Thursday, December 07, 2006

When We Crossed the Red Sea Did We Stop for Snacks?

Last night at dinner the Little Rebbetzin fishes a piece of kombu (kelp, a type of seaweed) out of her dinner:
L.R. : Daddy, what's the blessing on this?
Me : Um....shehakol?
L.R. : No, it's ha adamah!
Me : But it's seaweed.
L.R. : It grows on the ground.
Me : At the bottom of the ocean. I'll look up the correct blessing.

I pull out Halachos of Brochos, by R. Bodner and there is no entry for seaweed.

Me : Um...it doesn't list it here, I guess Jews don't usually eat seaweed.

Now the kombu was not the main ingredient or the primary reason for eating the stew, so it was covered by ha adamah for the other ingredients, but seaweed can be eaten by itself or as the dominant ingredient in a dish, so I should know the correct bracha.

The Little Rebbetzin uses the argument the seaweed is growing from the ground, albeit ground covered with a lot of salt water, and should therefore be ha adamah.

My reasoning is that seaweed is generally held to a rock by a primitive root called a holdfast, and is not growing in the soil of the seafloor.
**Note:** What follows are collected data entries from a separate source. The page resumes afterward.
<file path="config.mk">
export PLATFORM = sky130hd
export DESIGN_NAME = cubic_bezier_point_eval_core
export DESIGN_NICKNAME = d
export VERILOG_FILES = /design/src/design/cbez_pkg.sv /design/src/design/cbez_seq.sv /design/src/design/cbez_lane.sv /design/src/design/cubic_bezier_point_eval_core.sv
export SDC_FILE = /design/constraint.sdc
export NUM_CORES = 2
export LEC_CHECK = 0
export BUFFER_PORTS_ARGS = -buffer_cell sky130_fd_sc_hd__clkbuf_2
export CORE_ASPECT_RATIO = 0.9
export CORE_MARGIN = 5
export CORE_UTILIZATION = 45
export CTS_CLUSTER_DIAMETER = 100
export CTS_CLUSTER_SIZE = 25
export DETAILED_ROUTE_END_ITERATION = 8
export GPL_TIMING_DRIVEN = 0
export SLEW_MARGIN = 20
export SYNTH_ARGS = -nofsm -noshare
export SYNTH_HDL_FRONTEND = slang
export SYNTH_HIERARCHICAL = 1
export SYNTH_SLANG_ARGS = --single-unit
export TNS_END_PERCENT = 100
</file>
<file path="constraint.sdc">
create_clock -name clk -period 23.7 [get_ports clk]
set_input_delay 3.555 -clock clk [delete_from_list [all_inputs] [get_ports clk]]
set_output_delay 3.555 -clock clk [all_outputs]
set_load 0.01 [all_outputs]
</file>
### src/hw/rtl/affine_point_transform_core_assert.svh
// Assertion macros shared by the affine point transform RTL.
// No dependencies; define NO_ASSERTIONS to compile the checks out.
`ifndef AFFINE_POINT_TRANSFORM_CORE_ASSERT_SVH
`define AFFINE_POINT_TRANSFORM_CORE_ASSERT_SVH

`ifndef NO_ASSERTIONS

// Same-cycle implication, checked out of reset.
`define APT_ASSERT_IMPL(label, clk, rst_n, ante, cons) \
  label: assert property (@(posedge clk) disable iff (!(rst_n)) (ante) |-> (cons)) \
    else $error("affine_point_transform_core: assertion failed");

// Next-cycle implication, checked out of reset.
`define APT_ASSERT_NEXT(label, clk, rst_n, ante, cons) \
  label: assert property (@(posedge clk) disable iff (!(rst_n)) (ante) |=> (cons)) \
    else $error("affine_point_transform_core: assertion failed");

`else

`define APT_ASSERT_IMPL(label, clk, rst_n, ante, cons)
`define APT_ASSERT_NEXT(label, clk, rst_n, ante, cons)

`endif

`endif

### src/hw/rtl/apt_pkg.sv
// Shared types and constants of the affine point transform.
// No dependencies.
package apt_pkg;

  localparam int NUM_ROWS   = 3;
  localparam int NUM_COLS   = 4;
  localparam int NUM_AXES   = 3;
  localparam int NUM_COEF   = NUM_ROWS * NUM_COLS;
  localparam int COEF_IDX_W = 4;

  // First index that does not address a coefficient.
  localparam logic [COEF_IDX_W-1:0] COEF_IDX_LIMIT = COEF_IDX_W'(NUM_COEF);

  typedef enum logic {
    CMD_WRITE = 1'b0,
    CMD_XFORM = 1'b1
  } cmd_t;

  typedef struct packed {
    logic                  en;
    logic [COEF_IDX_W-1:0] idx;
  } coef_wr_t;

endpackage

### src/hw/rtl/apt_sum_sat.sv
// Row adder: three shifted products plus translation, clipped to coordinate range.
// Depends on apt_pkg.
module apt_sum_sat import apt_pkg::*; #(
  parameter int COORD_WIDTH = 32,
  parameter int FRAC_BITS   = 16,
  localparam int PROD_W     = 2*COORD_WIDTH - FRAC_BITS
) (
  input  logic signed [PROD_W-1:0]      prod_i [NUM_AXES],
  input  logic signed [COORD_WIDTH-1:0] trans_i,
  output logic signed [COORD_WIDTH-1:0] value_o,
  output logic                          sat_o
);

  localparam int SUM_W = PROD_W + 2;
  localparam logic signed [SUM_W-1:0] MAXV = SUM_W'({1'b0, {(COORD_WIDTH-1){1'b1}}});
  localparam logic signed [SUM_W-1:0] MINV = -MAXV - SUM_W'(1);

  logic signed [SUM_W-1:0] sum;

  always_comb begin
    sum = SUM_W'(prod_i[0]) + SUM_W'(prod_i[1]) + SUM_W'(prod_i[2]) + SUM_W'(trans_i);
    if (sum > MAXV) begin
      value_o = MAXV[COORD_WIDTH-1:0];
      sat_o   = 1'b1;
    end else if (sum < MINV) begin
      value_o = MINV[COORD_WIDTH-1:0];
      sat_o   = 1'b1;
    end else begin
      value_o = sum[COORD_WIDTH-1:0];
      sat_o   = 1'b0;
    end
  end

endmodule
### config.mk
export PLATFORM = sky130hd
export DESIGN_NAME = apt_sum_sat
export DESIGN_NICKNAME = d
export VERILOG_FILES = /design/src/hw/rtl/affine_point_transform_core_assert.svh /design/src/hw/rtl/apt_pkg.sv /design/src/hw/rtl/apt_sum_sat.sv
export SDC_FILE = /design/constraint.sdc
export NUM_CORES = 1
export LEC_CHECK = 0
export ABC_AREA = 1
export BUFFER_PORTS_ARGS = -buffer_cell sky130_fd_sc_hd__buf_2
export CORE_MARGIN = 4
export CORE_UTILIZATION = 60
export DETAILED_ROUTE_END_ITERATION = 7
export PLACE_DENSITY = 0.9
export SLEW_MARGIN = 30
export SYNTH_ARGS = -nofsm -noshare
export SYNTH_HDL_FRONTEND = slang
export SYNTH_SLANG_ARGS = --single-unit
### constraint.sdc
create_clock -name vclk -period 6.86
set_clock_uncertainty 0.15 [all_clocks]
set_input_delay 1.029 -clock vclk [all_inputs]
set_output_delay 1.029 -clock vclk [all_outputs]
set_load 0.03 [all_outputs]
==> reports/qor.txt <==
Gpl congestion - 0.9958
Post-synthesis mux area share - 0%
WS Path Type - input pin to output port
Largest net degree at the start of global routing - 33
Per-cell routed wire length - 14.43 um
Total global-route track usage - 32.80%
Post-Synthesis Cells - 1247
Gr ovfl total - 0
Type of the worst min-delay path - input pin to output port
MaxCap Viol Count - 0
Adder-Cell Fraction of Synth Area - 35.17%
Finished Core Util - 72.58%
Core area - 0.01161 mm^2
Gates resized, CTS repair - 0
Main combinational cell family by area after synthesis - simple AND/OR/NAND/NOR gates
Max-slew headroom - 55.25%
Count of cell types in the netlist - 31
Simple-gate portion of the synthesized area - 35.19%
DIE HEIGHT - 118.0 um
Cell area power density - 338.8 mW/mm^2
Post-synthesis compound-gate area fraction - 4.840%
Detailed Route Iter0 Violations - 577
FP Rows - 39
Outcome - complete, no violations
Sum of negative setup slack - 0 ns
Post-synth top area cell - fa_1
Routed wire length - 23.01 mm
Via density - 5.037
Max-slew violation count - 0
Routing usage on met3 - 3.700%
Final ANT Viol Nets - 0
Final worst-path cycle share - 93.10%
Area grow syn2layout - 16.04%
Crit path launch type - input pin
Die Wd - 118.0 um
DRC violations left - 0
Layout cells sized above 1 - 17.64%
Endpoint type of the worst setup path - output port
Die footprint - 0.01393 mm^2
Layout Nets - 1775
Final Hold Violating Endpoints - 0
Crit-path max FO - 32
Tmin final - 6.387 ns
GR peak layer - met2
XOR/XNOR Fraction of Synth Area - 3.720%
M1 GR Usage - 38.42%
P_leak - 5.493 nW
Worst Max-Slew Pin Slew - 0.6689 ns
GR Layer Usage met2 - 62.49%
Layout sequential cell count - 0
DPL Wire Length - 21.08 mm
Synth Warn # - 0
Clock buffer cells - 0
Setup violators final - 0
Syn Std Cell Area - 0.007264 mm^2
CP arrival - 5.21 ns
Crit path to - value_o[6]
Origin of the worst setup path - prod_i[1]
Avg Inst Size Synth - 5.826 um^2
Antenna violations before repair - 0
Post-synthesis sequential area ratio - 0%
CTS Hold Bufs - 0
I/O pins - 209
Ranking of synthesized cells by area - fa_1 (27%), nand2_1 (22%), inv_1 (20%), ha_1 (8.4%), nor2_1 (4.6%)
FF/Latch Area - 0 um^2
DR vias - 8029
Share of the synthesized area in the top cell type - 26.73%
Number of iterations in the first detailed-routing pass - 6
First-pass GRT wire length - 38.01 mm
Most frequent cells after synthesis - nand2_1 (423), inv_1 (385), fa_1 (97)
Starting Density - 62.55%
Power Total - 2.856 mW
Max frequency - 156.6 MHz
Maximum VDD drop - 0.3131 mV
Antenna cells - 0
CP Data Required Time - 5.68 ns
Setup Buffers After CTS - 0
Most common cell in the netlist - nand2_1
Hold Crit Start - trans_i[0]
RSZ-0062 raised after global routing - false
Number of global-route vias before repair - 8227
Syn_nets - 1569
IO Port Bufs - 209
worst max-delay path, stage by stage:
cell and delay [ns]:
buf_2 0.07, inv_1 0.04, fa_1 0.57, fa_1 0.43
inv_1 0.07, ha_1 0.22, inv_1 0.07, fa_1 0.46
o21ai_0 0.19, nand3_1 0.10, nand2_2 0.12, nand2_1 0.06
nand2_1 0.16, nand2_1 0.13, nand4_1 0.10, nand2_1 0.07
nor3b_1 0.29, nand3_1 0.14, nand2_2 0.52, nand2_1 0.14
buf_2 0.21
layer usage:
layer  vias up  routed length [um]
met1      3637                8735
li1       3973                   -
met4         0                 810
met5         -                   0
met2       361               11880
met3        58                1580
stage by stage:
step	setup slack, ns	hold WS (ns)	instances	area [um^2]
final	0.4733	2.387	1594	8429
after global routing	0.1265	2.426	1594	8429
after CTS	0.4560	2.396	1594	8429
after detailed placement	0.4790	2.392	1594	8429
after global placement	0.5150	2.382	1594	8429
after floorplan	1.382	2.268	1247	7264
worst min-delay path by stage:
| stage | endpoint | depth (start not counted) | slack, ns |
|---|---|---|---|
| floorplan | value_o[0] | 3 | 2.27 |
| detailed placement | value_o[0] | 5 | 2.39 |
| global route | value_o[0] | 5 | 2.43 |
| CTS | value_o[0] | 5 | 2.40 |
| finish | value_o[0] | 5 | 2.39 |
| global placement | value_o[0] | 5 | 2.38 |
cell type report:
class,count,area [um^2]
multi-input combinational,851,5733
fill,962,3184
inverter,390,1464
timing repair buffer,210,1054
tap,143,178.9
power by group:
group | internal (mW) | total, mW | switching [mW]
combinational | 0.879 | 2.86 | 1.98
sequential | 0 | 0 | 0
clock | 0 | 0 | 0
logic make-up (layout without fill, tap and decap cells):
| group | Yosys count | in the layout |
|---|---|---|
| AO/OA/AOI/OAI | 62 | 62 |
| AND/OR/NAND/NOR | 613 | 613 |
| adder cells (fa/ha/maj) | 146 | 146 |
| XOR/XNOR | 30 | 30 |
| buffers and inverters | 396 | 600 |
cells in the final DEF, fill, tap and decap left out, drive strengths merged, types with 4 or more instances in the layout:
cell | synthesis | final
xor2 | 19 | 19
xnor2 | 11 | 11
nand2 | 436 | 436
o21bai | 11 | 11
nand4 | 14 | 14
o21ai | 6 | 6
nor2 | 103 | 103
nand3 | 41 | 41
ha | 49 | 49
nand3b | 4 | 4
fa | 97 | 97
buf | 6 | 210
a21oi | 41 | 41
inv | 390 | 390
nor3 | 10 | 10
Power figures use the tool's default switching activity.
I view that seaweed is similar to mushrooms which take a shehakol because the sages do not consider them growing from the ground but instead deriving their sustenance from the air (this is actually not botanically correct, but is the ruling). Similarly the seaweed is deriving its sustenance from the seawater and not from the rock it is anchored to.

If anyone knows or can find out what the actual bracha is, and the reasoning behind it, please let us know so.